February 24, 2004


Zellers to close its downtown store in May

Sudbury Star
 

'One day the stockroom was full, the next day it was empty,' store employee says

The downtown core will be without a department store starting May 15.

That's the day the Rainbow Value Centre's largest tenant -- the 73,000-square-foot Zellers store -- closes its doors.

Katherine Raso, corporate communications spokeswoman with the Hudson Bay Co. in Toronto, which owns Zellers, said Thursday the store was "non-strategic" in the company's plans.

"Part of our strategy is to always review our store portfolios," she said. "We have more than 500 stores ... Our strategy is to shut down non-strategic stores.

"We have three locations in Sudbury. Closing one of them will help the other two."

When asked if "non-strategic" meant non-profitable, Raso declined to say it did.
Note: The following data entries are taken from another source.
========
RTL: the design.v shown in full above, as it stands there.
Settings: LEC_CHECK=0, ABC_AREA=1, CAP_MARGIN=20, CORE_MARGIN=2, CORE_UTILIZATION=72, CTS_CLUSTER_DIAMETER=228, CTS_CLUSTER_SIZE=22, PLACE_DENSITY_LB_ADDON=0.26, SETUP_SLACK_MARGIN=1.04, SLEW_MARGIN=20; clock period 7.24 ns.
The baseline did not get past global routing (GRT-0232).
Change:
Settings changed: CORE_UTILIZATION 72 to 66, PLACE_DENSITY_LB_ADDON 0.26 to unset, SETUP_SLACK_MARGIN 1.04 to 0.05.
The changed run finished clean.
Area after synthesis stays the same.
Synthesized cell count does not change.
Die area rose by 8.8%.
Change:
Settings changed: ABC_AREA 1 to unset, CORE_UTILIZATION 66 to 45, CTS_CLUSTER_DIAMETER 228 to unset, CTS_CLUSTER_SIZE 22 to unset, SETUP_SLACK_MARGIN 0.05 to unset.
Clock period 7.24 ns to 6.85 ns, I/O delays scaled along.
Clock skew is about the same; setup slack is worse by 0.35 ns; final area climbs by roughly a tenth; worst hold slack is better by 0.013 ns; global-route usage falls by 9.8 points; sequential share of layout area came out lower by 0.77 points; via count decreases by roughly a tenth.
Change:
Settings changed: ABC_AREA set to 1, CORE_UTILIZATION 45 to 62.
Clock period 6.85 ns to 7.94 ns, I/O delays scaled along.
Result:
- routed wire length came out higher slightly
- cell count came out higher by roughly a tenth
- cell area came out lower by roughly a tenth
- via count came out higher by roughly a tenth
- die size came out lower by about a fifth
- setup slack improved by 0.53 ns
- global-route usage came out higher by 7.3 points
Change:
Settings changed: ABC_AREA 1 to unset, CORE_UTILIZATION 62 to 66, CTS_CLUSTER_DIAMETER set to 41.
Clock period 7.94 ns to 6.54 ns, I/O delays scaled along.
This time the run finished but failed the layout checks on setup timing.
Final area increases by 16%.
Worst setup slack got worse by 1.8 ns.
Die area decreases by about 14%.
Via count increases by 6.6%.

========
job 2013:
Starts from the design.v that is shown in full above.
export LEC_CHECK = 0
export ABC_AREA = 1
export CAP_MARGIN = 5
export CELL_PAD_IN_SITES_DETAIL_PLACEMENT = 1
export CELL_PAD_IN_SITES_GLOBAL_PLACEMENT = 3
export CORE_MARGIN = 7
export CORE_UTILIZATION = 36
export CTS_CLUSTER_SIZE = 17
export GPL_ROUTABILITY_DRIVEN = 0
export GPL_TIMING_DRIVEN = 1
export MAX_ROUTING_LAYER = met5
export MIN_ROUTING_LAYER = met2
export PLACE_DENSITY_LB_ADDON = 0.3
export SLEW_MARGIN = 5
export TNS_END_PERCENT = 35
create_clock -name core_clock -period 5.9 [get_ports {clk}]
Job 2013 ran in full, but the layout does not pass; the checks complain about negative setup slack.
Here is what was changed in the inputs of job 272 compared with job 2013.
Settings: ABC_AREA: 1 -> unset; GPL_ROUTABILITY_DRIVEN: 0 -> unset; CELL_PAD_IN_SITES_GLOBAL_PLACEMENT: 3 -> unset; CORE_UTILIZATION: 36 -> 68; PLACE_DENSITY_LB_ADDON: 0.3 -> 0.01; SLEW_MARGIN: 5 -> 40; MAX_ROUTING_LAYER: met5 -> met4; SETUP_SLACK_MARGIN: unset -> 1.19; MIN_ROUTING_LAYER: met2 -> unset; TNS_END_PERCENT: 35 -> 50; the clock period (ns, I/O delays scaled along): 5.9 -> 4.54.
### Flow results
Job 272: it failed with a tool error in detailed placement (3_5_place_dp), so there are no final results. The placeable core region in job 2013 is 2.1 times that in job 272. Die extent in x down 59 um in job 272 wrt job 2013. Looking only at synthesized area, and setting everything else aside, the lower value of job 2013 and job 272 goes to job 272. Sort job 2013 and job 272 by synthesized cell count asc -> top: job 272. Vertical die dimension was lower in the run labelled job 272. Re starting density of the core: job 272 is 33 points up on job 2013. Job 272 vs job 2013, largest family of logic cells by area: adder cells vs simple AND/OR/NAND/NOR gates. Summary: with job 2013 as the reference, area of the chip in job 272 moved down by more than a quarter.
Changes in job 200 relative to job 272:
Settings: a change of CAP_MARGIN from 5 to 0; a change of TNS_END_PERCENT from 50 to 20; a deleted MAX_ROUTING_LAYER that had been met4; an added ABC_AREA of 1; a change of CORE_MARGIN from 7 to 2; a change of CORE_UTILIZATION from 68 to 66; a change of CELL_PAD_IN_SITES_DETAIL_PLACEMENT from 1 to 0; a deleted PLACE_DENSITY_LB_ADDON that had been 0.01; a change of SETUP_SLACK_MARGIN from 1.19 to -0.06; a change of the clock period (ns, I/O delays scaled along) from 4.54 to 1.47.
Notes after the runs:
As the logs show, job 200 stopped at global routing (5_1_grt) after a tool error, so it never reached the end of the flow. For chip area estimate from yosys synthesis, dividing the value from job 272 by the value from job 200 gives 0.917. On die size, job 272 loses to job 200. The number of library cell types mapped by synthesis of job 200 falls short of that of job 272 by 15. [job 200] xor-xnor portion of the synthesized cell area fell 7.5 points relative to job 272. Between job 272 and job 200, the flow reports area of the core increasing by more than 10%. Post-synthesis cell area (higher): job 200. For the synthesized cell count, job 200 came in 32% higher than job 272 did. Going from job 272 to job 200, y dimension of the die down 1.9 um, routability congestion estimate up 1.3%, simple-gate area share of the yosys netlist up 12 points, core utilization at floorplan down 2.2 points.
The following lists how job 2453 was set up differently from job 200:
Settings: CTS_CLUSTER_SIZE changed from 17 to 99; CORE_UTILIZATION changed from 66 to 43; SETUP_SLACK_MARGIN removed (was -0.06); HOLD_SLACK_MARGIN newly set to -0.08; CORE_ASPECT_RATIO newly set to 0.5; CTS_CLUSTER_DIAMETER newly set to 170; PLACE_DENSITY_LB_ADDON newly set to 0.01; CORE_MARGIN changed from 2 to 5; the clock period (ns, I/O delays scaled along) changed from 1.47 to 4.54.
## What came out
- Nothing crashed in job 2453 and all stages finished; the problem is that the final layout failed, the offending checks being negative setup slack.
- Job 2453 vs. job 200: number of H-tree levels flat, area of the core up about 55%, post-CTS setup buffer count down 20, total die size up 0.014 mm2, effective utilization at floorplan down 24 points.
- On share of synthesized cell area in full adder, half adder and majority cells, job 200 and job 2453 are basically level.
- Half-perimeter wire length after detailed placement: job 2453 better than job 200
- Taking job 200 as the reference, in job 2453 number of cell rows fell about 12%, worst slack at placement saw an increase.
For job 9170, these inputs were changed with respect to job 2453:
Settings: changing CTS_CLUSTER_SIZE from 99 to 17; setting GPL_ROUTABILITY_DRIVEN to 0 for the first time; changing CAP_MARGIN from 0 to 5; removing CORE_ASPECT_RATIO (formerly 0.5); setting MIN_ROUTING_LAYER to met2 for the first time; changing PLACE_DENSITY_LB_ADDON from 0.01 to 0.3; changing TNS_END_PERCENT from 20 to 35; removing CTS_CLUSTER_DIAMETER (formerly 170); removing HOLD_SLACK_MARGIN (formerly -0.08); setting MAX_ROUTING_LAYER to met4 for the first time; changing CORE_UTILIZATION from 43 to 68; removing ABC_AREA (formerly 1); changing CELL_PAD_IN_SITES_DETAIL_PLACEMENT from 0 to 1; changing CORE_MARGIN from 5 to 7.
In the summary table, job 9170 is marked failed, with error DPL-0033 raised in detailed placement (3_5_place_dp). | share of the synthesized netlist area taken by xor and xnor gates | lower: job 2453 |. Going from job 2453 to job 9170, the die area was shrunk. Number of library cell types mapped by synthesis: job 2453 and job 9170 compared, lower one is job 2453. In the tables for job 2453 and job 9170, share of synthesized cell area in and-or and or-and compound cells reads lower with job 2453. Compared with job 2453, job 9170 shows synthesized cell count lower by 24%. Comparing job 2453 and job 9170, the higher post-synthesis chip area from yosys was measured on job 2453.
==> run a <==
==> flow/design.v <==
module alu16bit (
  input clk,                 
  input reset,               
  input [2:0] operation,     
  input [15:0] operand_A,
  input [15:0] operand_B,
  output reg [31:0] result, 
  output reg carry_flag,
  output reg zero_flag
);
parameter [2:0] ADD  = 3'b000,
                SUB  = 3'b001,
                MUL  = 3'b010,
                AND  = 3'b011,
                OR   = 3'b100,
                NAND = 3'b101,
                NOR  = 3'b110,
                XOR  = 3'b111;
reg [31:0] alu_result;  
reg alu_carry;
reg alu_zero;
always @(*) begin
  alu_result = 32'b0;
  alu_carry  = 1'b0;
  alu_zero   = 1'b0;
  case (operation)
    ADD: begin
      {alu_carry, alu_result} = {1'b0, operand_A} + {1'b0, operand_B};
      alu_zero = (alu_result[15:0] == 16'b0);
    end
    SUB: begin
      {alu_carry, alu_result} = {1'b0, operand_A} - {1'b0, operand_B};
      alu_zero = (alu_result[15:0] == 16'b0);
    end
    MUL: begin
      alu_result = operand_A * operand_B;   
      alu_zero = (alu_result == 32'b0);
    end
    AND: begin
      alu_result = {16'b0, (operand_A & operand_B)};
      alu_zero = (alu_result[15:0] == 16'b0);
    end
    OR: begin
      alu_result = {16'b0, (operand_A | operand_B)};
      alu_zero = (alu_result[15:0] == 16'b0);
    end
    NAND: begin
      alu_result = {16'b0, ~(operand_A & operand_B)};
      alu_zero = (alu_result[15:0] == 16'b0);
    end
    NOR: begin
      alu_result = {16'b0, ~(operand_A | operand_B)};
      alu_zero = (alu_result[15:0] == 16'b0);
    end
    XOR: begin
      alu_result = {16'b0, (operand_A ^ operand_B)};
      alu_zero = (alu_result[15:0] == 16'b0);
    end
    default: begin
      alu_result = 32'b0;
      alu_carry  = 1'b0;
      alu_zero   = 1'b1;
    end
  endcase
end
always @(posedge clk) begin
  if (reset) begin
    result     <= 32'b0;
    carry_flag <= 1'b0;
    zero_flag  <= 1'b0;
  end else begin
    result     <= alu_result;
    carry_flag <= alu_carry;
    zero_flag  <= alu_zero;
  end
end
endmodule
"It means a number of different factors," she said. "It doesn't just say non-profitable. It doesn't mean it wasn't as profitable as the other two."

The store's 87 full- and part-time employees were told about the closure yesterday.

Raso said a hiring freeze has been implemented at the other two Zellers stores located in the Southridge Mall and Supermall. Unlike staff in the Rainbow Value Centre store, staff in those two stores is not unionized.

The news angered Sudbury senior Alex Horth, 80, who walks to the Rainbow Value Centre from his Notre Dame Avenue housing complex regularly for a coffee and to shop.

"I don't want it," he said, sitting next to a huge box of Tide laundry detergent with a Zellers sticker on it. "I want them to keep it open. I buy lots of stuff there. I bought two bikes for my granddaughter's birthday there."

Suzanne Carriere, manager of Talk of the Town Fashions, which is in the mall's centre courtyard opposite Zellers, could not believe the store was closing.

"We need it," she said. "It's a mall. Without a big company like Zellers, the mall is going to close ... I don't know what we are going to do."

Archie Duckworth, regional staff representative with the United Food and Commercial Workers' Union, said a union meeting will be held Sunday at the Ramada Inn to discuss the closure and employee options. More than 70 of the store's employees are members of Local 175.

Duckworth said workers will be offered severance packages and, because of the hiring freeze at the other two Zellers stores, can bid on any jobs that come up there.

The action centre will do everything from compiling a list of job possibilities in the city to exploring education and retraining options, said Duckworth.

Duckworth said some employees have been working at the store for 30 years, going back to the days when the store was a two-level Bonimart department store.

At one time, there were three department stores downtown. The other two were Canadian Tire and Eatons (also located in the City Centre).

A Zellers employee who declined to give her name said employees had a feeling something was coming down.

"One day the stockroom was full, the next day it was empty," she said. "We knew something was up -- we just knew it.

"I don't get it ... They are closing this location and we are doing better than the other two stores."

The employee said senior customers are upset about the news.

"The seniors are really taking it hard," she said. "They really depend on us. They buy something at the grocery store. They find it's too expensive. They come to Zellers."

Ray Hirani, general manager of the Rainbow Value Centre, was out of town and could not be reached for comment.

A call to the Reno, Nevada, headquarters of Vista Hospitality, which owns the mall, was not returned.

Zellers acquired the store from the Towers chain in 1990. In 1996, the store had 111 full- and part-time employees and was the only Zellers in the city.